(Stored items)
□ □ □ □ □
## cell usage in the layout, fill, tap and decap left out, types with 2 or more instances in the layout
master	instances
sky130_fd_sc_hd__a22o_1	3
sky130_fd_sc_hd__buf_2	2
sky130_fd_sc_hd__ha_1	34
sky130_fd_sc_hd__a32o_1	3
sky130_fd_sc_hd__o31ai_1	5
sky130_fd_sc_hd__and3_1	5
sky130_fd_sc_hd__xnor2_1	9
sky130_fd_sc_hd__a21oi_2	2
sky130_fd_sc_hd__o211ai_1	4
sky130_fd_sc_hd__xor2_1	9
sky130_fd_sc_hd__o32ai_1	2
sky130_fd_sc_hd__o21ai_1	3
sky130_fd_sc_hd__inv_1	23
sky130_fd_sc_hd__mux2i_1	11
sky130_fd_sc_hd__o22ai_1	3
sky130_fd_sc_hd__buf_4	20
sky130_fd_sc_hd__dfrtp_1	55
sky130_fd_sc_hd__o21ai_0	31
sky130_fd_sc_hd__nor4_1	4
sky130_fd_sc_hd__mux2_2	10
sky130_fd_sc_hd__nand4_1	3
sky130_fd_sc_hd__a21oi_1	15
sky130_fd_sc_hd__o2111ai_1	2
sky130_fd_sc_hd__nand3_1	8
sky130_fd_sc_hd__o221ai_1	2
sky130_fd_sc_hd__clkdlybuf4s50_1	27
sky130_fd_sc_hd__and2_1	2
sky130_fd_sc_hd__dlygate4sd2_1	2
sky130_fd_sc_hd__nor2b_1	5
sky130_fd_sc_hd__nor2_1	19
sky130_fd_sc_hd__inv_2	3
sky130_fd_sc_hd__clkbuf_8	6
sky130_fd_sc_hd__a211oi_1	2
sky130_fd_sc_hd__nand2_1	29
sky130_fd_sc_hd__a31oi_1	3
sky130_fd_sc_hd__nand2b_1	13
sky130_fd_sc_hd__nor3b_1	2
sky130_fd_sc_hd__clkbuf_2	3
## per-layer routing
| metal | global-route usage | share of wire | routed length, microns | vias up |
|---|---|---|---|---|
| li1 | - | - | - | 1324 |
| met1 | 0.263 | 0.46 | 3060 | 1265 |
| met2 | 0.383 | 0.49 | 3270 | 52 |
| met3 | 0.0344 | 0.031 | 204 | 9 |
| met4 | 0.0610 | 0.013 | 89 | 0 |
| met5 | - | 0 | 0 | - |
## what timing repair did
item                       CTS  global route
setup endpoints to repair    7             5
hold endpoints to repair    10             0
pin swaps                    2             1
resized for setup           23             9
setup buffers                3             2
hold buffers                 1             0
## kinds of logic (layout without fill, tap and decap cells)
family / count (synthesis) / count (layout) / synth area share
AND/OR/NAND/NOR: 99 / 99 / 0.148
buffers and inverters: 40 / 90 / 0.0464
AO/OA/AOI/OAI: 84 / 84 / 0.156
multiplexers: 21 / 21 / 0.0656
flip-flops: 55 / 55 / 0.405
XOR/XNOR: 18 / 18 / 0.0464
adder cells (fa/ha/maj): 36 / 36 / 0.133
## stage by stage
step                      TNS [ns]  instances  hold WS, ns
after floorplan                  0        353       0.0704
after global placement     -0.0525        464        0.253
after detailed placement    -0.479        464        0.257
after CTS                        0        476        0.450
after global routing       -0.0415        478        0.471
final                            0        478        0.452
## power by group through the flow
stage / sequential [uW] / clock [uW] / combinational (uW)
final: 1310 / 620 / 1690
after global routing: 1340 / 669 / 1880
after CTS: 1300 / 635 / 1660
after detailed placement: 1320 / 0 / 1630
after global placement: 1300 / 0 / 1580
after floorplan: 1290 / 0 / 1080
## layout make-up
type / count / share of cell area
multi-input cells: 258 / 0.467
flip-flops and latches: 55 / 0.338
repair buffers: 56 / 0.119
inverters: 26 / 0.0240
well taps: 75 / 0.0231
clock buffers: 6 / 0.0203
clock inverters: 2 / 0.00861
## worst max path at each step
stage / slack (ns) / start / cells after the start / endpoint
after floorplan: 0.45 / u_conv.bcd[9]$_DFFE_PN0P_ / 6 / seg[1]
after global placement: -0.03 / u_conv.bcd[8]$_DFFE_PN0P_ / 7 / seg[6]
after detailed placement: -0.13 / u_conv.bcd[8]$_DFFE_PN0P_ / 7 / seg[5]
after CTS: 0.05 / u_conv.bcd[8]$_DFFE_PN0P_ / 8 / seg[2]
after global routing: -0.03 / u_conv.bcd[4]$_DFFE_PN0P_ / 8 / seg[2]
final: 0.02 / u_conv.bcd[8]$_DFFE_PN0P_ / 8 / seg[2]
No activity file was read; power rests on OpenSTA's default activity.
□ □ □ □ □
# Task to carry out:
Render the whole set of entries again, exactly as given.

# Response below:
## cell usage in the layout, fill, tap and decap left out, types with 2 or more instances in the layout
master	instances
sky130_fd_sc_hd__a22o_1	3
sky130_fd_sc_hd__buf_2	2
sky130_fd_sc_hd__ha_1	34
sky130_fd_sc_hd__a32o_1	3
sky130_fd_sc_hd__o31ai_1	5
sky130_fd_sc_hd__and3_1	5
sky130_fd_sc_hd__xnor2_1	9
sky130_fd_sc_hd__a21oi_2	2
sky130_fd_sc_hd__o211ai_1	4
sky130_fd_sc_hd__xor2_1	9
sky130_fd_sc_hd__o32ai_1	2
sky130_fd_sc_hd__o21ai_1	3
sky130_fd_sc_hd__inv_1	23
sky130_fd_sc_hd__mux2i_1	11
sky130_fd_sc_hd__o22ai_1	3
sky130_fd_sc_hd__buf_4	20
sky130_fd_sc_hd__dfrtp_1	55
sky130_fd_sc_hd__o21ai_0	31
sky130_fd_sc_hd__nor4_1	4
sky130_fd_sc_hd__mux2_2	10
sky130_fd_sc_hd__nand4_1	3
sky130_fd_sc_hd__a21oi_1	15
sky130_fd_sc_hd__o2111ai_1	2
sky130_fd_sc_hd__nand3_1	8
sky130_fd_sc_hd__o221ai_1	2
sky130_fd_sc_hd__clkdlybuf4s50_1	27
sky130_fd_sc_hd__and2_1	2
sky130_fd_sc_hd__dlygate4sd2_1	2
sky130_fd_sc_hd__nor2b_1	5
sky130_fd_sc_hd__nor2_1	19
sky130_fd_sc_hd__inv_2	3
sky130_fd_sc_hd__clkbuf_8	6
sky130_fd_sc_hd__a211oi_1	2
sky130_fd_sc_hd__nand2_1	29
sky130_fd_sc_hd__a31oi_1	3
sky130_fd_sc_hd__nand2b_1	13
sky130_fd_sc_hd__nor3b_1	2
sky130_fd_sc_hd__clkbuf_2	3
## per-layer routing
| metal | global-route usage | share of wire | routed length, microns | vias up |
|---|---|---|---|---|
| li1 | - | - | - | 1324 |
| met1 | 0.263 | 0.46 | 3060 | 1265 |
| met2 | 0.383 | 0.49 | 3270 | 52 |
| met3 | 0.0344 | 0.031 | 204 | 9 |
| met4 | 0.0610 | 0.013 | 89 | 0 |
| met5 | - | 0 | 0 | - |
## what timing repair did
item                       CTS  global route
setup endpoints to repair    7             5
hold endpoints to repair    10             0
pin swaps                    2             1
resized for setup           23             9
setup buffers                3             2
hold buffers                 1             0
## kinds of logic (layout without fill, tap and decap cells)
family / count (synthesis) / count (layout) / synth area share
AND/OR/NAND/NOR: 99 / 99 / 0.148
buffers and inverters: 40 / 90 / 0.0464
AO/OA/AOI/OAI: 84 / 84 / 0.156
multiplexers: 21 / 21 / 0.0656
flip-flops: 55 / 55 / 0.405
XOR/XNOR: 18 / 18 / 0.0464
adder cells (fa/ha/maj): 36 / 36 / 0.133
## stage by stage
step                      TNS [ns]  instances  hold WS, ns
after floorplan                  0        353       0.0704
after global placement     -0.0525        464        0.253
after detailed placement    -0.479        464        0.257
after CTS                        0        476        0.450
after global routing       -0.0415        478        0.471
final                            0        478        0.452
## power by group through the flow
stage / sequential [uW] / clock [uW] / combinational (uW)
final: 1310 / 620 / 1690
after global routing: 1340 / 669 / 1880
after CTS: 1300 / 635 / 1660
after detailed placement: 1320 / 0 / 1630
after global placement: 1300 / 0 / 1580
after floorplan: 1290 / 0 / 1080
## layout make-up
type / count / share of cell area
multi-input cells: 258 / 0.467
flip-flops and latches: 55 / 0.338
repair buffers: 56 / 0.119
inverters: 26 / 0.0240
well taps: 75 / 0.0231
clock buffers: 6 / 0.0203
clock inverters: 2 / 0.00861
## worst max path at each step
stage / slack (ns) / start / cells after the start / endpoint
after floorplan: 0.45 / u_conv.bcd[9]$_DFFE_PN0P_ / 6 / seg[1]
after global placement: -0.03 / u_conv.bcd[8]$_DFFE_PN0P_ / 7 / seg[6]
after detailed placement: -0.13 / u_conv.bcd[8]$_DFFE_PN0P_ / 7 / seg[5]
after CTS: 0.05 / u_conv.bcd[8]$_DFFE_PN0P_ / 8 / seg[2]
after global routing: -0.03 / u_conv.bcd[4]$_DFFE_PN0P_ / 8 / seg[2]
final: 0.02 / u_conv.bcd[8]$_DFFE_PN0P_ / 8 / seg[2]
No activity file was read; power rests on OpenSTA's default activity.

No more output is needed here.